Exercise prompt
Would you please copy every line below that includes the string "before"?

(Beginning of Available data)

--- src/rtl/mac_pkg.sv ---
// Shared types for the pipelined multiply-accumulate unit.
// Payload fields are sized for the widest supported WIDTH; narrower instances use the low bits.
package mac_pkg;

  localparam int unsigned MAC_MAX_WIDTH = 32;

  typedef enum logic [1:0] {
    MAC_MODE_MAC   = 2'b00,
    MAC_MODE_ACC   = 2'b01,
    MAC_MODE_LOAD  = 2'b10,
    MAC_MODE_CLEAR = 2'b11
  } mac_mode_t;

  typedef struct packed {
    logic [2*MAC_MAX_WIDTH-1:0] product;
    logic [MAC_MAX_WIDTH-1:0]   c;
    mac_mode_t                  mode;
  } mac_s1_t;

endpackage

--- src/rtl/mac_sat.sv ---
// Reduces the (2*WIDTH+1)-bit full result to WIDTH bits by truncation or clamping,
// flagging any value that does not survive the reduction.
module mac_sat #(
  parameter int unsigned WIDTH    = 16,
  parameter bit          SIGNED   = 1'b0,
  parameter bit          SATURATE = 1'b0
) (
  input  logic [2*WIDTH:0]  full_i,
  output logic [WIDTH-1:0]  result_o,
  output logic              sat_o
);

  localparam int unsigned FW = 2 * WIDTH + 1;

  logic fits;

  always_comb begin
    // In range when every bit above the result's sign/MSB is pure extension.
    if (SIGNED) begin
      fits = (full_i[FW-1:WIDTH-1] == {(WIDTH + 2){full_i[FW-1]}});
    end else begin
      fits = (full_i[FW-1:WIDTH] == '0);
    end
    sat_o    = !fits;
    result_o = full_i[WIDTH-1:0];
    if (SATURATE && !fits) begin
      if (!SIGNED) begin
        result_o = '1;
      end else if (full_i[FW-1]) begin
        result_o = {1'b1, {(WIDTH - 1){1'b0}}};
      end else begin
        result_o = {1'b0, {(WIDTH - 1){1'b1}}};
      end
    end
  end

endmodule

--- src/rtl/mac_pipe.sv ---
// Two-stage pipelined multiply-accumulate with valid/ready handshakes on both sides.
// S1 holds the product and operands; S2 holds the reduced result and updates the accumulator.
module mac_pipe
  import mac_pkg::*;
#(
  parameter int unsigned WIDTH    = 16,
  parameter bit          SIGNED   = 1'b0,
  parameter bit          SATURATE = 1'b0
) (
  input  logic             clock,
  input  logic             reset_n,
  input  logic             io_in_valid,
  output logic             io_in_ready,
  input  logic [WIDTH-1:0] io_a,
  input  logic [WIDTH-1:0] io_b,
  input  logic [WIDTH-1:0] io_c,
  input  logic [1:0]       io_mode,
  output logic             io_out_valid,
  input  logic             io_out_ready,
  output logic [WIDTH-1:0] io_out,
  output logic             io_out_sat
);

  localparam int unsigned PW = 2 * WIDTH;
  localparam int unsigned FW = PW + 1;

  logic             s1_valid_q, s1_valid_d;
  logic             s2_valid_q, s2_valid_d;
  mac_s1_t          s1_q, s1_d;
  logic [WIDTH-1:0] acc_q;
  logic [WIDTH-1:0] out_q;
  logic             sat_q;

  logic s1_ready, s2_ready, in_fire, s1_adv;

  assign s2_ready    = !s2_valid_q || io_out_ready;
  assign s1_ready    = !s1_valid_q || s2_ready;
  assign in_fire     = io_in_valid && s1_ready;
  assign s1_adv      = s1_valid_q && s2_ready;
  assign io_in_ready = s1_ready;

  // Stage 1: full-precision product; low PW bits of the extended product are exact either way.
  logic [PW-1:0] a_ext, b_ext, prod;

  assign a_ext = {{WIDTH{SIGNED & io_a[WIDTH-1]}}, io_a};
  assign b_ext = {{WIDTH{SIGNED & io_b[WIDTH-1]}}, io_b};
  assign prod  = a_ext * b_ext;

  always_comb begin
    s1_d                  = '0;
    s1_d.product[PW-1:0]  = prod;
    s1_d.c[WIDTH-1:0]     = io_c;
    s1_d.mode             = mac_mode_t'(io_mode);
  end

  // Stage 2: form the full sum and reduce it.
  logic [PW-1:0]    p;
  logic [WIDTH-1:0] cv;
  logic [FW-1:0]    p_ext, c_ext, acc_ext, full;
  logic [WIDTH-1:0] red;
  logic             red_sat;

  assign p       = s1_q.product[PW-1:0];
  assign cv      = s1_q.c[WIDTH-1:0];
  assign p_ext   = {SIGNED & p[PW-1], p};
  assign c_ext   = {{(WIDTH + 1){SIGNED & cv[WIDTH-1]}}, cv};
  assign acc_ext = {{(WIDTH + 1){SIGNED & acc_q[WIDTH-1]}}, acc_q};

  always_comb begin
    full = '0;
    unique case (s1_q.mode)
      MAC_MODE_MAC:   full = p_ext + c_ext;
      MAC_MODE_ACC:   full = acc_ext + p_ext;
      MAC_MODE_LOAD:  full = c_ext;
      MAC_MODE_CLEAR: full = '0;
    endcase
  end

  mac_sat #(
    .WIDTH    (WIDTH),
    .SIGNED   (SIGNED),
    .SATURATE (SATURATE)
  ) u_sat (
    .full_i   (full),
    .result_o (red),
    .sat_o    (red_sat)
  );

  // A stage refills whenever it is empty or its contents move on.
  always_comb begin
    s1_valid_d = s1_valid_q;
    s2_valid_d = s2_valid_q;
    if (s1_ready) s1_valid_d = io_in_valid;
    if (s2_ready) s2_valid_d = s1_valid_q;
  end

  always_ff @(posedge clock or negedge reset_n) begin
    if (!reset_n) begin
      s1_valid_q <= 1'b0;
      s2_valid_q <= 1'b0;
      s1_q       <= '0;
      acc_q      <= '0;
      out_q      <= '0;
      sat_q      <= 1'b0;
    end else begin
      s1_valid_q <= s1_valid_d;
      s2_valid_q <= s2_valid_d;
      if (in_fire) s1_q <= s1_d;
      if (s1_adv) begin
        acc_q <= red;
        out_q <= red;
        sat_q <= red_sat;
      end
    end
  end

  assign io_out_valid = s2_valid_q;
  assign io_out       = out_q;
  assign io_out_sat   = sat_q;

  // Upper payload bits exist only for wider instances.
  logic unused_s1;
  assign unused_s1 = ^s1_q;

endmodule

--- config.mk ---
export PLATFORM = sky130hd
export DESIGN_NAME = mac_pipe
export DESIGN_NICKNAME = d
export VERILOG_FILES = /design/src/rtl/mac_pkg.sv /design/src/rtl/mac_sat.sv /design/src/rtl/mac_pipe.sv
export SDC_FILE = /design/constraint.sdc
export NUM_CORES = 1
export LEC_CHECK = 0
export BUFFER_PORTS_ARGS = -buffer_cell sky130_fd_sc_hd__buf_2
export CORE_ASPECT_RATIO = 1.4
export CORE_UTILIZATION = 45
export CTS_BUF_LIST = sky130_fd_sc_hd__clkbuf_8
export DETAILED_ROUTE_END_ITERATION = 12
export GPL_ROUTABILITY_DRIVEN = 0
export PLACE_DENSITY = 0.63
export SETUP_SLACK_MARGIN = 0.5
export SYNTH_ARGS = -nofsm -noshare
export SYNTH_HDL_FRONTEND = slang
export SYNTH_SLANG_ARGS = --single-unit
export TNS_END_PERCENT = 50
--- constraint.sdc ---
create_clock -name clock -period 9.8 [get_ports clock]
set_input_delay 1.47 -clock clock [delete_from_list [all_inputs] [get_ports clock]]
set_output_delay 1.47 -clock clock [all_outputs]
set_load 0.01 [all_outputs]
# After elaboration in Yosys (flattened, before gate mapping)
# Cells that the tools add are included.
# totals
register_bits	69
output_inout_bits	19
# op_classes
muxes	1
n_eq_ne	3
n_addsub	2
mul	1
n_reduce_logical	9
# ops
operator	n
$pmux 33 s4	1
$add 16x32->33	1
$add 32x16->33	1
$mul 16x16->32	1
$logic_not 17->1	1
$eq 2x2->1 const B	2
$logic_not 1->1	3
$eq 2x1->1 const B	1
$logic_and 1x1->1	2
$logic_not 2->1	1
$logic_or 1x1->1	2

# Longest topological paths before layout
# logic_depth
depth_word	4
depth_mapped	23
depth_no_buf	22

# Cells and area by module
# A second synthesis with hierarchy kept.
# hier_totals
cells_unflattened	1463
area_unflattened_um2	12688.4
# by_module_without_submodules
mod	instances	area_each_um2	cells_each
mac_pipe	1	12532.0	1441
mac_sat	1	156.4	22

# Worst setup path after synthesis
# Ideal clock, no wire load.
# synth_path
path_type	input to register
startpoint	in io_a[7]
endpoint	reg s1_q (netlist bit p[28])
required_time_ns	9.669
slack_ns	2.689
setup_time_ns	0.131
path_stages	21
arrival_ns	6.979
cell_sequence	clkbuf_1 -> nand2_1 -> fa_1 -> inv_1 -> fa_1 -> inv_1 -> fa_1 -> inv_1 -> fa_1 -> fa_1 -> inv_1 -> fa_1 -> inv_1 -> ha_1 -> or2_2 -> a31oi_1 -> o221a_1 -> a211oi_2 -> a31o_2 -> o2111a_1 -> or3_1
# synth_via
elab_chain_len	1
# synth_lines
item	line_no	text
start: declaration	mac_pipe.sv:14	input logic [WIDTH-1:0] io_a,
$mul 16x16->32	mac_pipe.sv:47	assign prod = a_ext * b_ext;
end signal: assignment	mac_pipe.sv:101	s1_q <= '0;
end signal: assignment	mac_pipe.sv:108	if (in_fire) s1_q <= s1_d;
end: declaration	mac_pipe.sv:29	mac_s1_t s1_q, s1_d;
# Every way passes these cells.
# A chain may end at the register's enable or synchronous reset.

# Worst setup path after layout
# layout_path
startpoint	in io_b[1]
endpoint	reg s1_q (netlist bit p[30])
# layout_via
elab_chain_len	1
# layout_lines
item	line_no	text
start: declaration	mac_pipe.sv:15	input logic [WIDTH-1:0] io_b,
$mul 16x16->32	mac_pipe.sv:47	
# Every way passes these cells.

(End of Available data)
(Beginning of Available data)

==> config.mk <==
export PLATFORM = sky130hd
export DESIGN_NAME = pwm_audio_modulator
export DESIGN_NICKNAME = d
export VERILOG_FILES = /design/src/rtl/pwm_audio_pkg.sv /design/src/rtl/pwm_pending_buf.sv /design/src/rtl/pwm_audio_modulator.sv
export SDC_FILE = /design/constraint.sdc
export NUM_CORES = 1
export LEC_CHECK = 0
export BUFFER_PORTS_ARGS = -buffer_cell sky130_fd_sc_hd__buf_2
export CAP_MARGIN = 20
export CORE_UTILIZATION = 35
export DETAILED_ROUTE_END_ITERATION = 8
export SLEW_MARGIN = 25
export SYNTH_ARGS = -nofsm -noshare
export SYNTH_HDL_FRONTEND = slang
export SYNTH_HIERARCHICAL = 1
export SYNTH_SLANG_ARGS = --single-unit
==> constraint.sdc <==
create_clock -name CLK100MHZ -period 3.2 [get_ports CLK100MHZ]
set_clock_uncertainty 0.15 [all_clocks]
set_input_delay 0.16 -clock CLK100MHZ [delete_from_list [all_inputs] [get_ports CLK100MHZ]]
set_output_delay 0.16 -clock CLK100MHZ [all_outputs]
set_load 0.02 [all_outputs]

(End of Available data)
(Beginning of Available data)

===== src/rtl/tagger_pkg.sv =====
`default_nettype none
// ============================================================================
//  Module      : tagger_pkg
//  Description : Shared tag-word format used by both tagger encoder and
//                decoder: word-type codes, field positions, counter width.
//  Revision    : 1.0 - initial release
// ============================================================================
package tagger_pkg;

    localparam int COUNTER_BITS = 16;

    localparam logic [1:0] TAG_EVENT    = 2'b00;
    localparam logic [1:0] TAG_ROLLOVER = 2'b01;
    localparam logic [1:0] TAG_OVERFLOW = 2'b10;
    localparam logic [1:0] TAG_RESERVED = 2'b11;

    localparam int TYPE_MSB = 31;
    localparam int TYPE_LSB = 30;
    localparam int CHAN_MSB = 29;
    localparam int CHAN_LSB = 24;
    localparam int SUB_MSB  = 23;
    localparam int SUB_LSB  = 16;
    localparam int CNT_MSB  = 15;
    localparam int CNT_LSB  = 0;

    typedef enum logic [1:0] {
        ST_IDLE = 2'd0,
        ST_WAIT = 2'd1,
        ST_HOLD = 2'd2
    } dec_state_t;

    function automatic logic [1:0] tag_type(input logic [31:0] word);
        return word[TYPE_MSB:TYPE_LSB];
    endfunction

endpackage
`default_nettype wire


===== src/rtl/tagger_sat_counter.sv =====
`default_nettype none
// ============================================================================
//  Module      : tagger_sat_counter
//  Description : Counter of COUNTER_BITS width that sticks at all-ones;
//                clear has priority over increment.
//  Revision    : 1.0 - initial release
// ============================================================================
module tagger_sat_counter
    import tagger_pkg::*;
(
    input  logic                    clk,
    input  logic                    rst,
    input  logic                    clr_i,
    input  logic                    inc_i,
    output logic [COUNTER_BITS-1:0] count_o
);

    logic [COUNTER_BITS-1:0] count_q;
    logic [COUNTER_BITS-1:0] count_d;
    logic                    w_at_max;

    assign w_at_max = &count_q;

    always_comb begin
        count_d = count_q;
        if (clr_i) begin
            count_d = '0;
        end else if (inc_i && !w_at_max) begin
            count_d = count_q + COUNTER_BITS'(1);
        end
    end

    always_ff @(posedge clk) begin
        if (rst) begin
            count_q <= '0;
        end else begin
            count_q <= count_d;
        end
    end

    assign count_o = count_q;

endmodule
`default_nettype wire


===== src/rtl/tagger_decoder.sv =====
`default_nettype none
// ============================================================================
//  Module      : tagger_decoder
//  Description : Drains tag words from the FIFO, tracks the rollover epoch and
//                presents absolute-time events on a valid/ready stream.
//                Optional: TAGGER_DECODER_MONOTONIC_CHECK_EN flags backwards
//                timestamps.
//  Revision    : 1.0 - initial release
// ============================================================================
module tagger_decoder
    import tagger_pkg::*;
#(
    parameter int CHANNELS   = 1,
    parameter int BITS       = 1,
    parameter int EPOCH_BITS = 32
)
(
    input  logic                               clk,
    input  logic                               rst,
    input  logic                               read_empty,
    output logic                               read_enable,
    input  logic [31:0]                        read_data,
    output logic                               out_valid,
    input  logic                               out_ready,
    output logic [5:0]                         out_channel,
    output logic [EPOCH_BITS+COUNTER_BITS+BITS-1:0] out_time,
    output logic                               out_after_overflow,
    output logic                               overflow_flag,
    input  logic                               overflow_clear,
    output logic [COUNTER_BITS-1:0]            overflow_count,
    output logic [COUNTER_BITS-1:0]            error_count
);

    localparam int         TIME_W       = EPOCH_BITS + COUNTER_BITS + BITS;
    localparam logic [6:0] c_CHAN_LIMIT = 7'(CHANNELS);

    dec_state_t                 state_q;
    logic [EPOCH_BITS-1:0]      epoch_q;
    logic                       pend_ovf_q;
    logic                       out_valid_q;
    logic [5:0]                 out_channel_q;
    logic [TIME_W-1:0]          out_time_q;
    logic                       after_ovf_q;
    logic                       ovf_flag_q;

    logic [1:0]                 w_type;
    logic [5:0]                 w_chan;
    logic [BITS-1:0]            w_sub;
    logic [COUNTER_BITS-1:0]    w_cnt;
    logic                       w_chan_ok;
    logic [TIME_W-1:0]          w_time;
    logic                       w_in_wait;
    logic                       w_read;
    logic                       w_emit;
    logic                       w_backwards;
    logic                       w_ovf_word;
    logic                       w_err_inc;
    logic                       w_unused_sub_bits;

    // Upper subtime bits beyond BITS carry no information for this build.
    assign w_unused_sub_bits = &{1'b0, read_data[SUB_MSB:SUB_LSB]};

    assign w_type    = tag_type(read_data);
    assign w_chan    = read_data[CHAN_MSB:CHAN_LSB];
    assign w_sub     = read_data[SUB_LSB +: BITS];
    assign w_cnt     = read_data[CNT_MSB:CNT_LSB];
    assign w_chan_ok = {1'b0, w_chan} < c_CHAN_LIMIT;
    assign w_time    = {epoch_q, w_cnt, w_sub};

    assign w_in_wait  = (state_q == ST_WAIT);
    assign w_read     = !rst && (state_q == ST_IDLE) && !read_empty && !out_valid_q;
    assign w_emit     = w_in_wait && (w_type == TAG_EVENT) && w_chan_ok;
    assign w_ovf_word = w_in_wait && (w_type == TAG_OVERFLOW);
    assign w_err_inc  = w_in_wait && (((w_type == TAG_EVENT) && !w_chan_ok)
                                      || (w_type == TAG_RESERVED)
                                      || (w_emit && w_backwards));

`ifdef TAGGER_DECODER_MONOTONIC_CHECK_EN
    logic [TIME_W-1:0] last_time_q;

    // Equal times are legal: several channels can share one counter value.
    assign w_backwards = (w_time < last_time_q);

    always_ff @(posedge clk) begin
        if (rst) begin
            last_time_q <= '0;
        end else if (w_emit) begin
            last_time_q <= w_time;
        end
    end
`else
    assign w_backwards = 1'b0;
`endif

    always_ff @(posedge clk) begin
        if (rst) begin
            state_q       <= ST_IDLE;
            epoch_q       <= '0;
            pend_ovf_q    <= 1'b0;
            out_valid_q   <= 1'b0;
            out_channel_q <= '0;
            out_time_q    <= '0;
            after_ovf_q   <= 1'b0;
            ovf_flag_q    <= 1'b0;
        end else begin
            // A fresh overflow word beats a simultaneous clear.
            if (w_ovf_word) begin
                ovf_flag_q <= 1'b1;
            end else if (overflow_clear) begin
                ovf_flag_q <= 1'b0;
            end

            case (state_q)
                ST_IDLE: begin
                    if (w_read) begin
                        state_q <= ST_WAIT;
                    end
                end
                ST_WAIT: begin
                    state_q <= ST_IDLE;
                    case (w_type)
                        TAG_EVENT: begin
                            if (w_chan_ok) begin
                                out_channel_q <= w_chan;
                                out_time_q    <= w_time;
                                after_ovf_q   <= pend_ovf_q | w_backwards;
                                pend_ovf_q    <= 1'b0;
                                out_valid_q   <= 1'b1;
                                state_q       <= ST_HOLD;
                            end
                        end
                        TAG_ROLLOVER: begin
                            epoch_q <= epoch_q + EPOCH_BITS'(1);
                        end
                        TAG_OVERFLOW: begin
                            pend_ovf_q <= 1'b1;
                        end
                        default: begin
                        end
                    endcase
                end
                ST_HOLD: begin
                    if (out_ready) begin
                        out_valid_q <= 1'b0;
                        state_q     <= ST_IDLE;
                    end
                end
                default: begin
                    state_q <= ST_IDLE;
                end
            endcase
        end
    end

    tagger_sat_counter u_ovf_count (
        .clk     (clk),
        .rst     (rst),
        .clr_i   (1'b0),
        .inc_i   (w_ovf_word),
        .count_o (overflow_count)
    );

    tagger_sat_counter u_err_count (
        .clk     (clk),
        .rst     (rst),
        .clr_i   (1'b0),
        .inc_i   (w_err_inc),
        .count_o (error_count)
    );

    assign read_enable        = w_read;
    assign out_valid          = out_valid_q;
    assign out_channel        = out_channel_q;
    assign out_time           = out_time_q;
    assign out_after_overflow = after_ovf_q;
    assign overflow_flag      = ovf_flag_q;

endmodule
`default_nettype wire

(End of Available data)

Result
# After elaboration in Yosys (flattened, before gate mapping)
# Longest topological paths before layout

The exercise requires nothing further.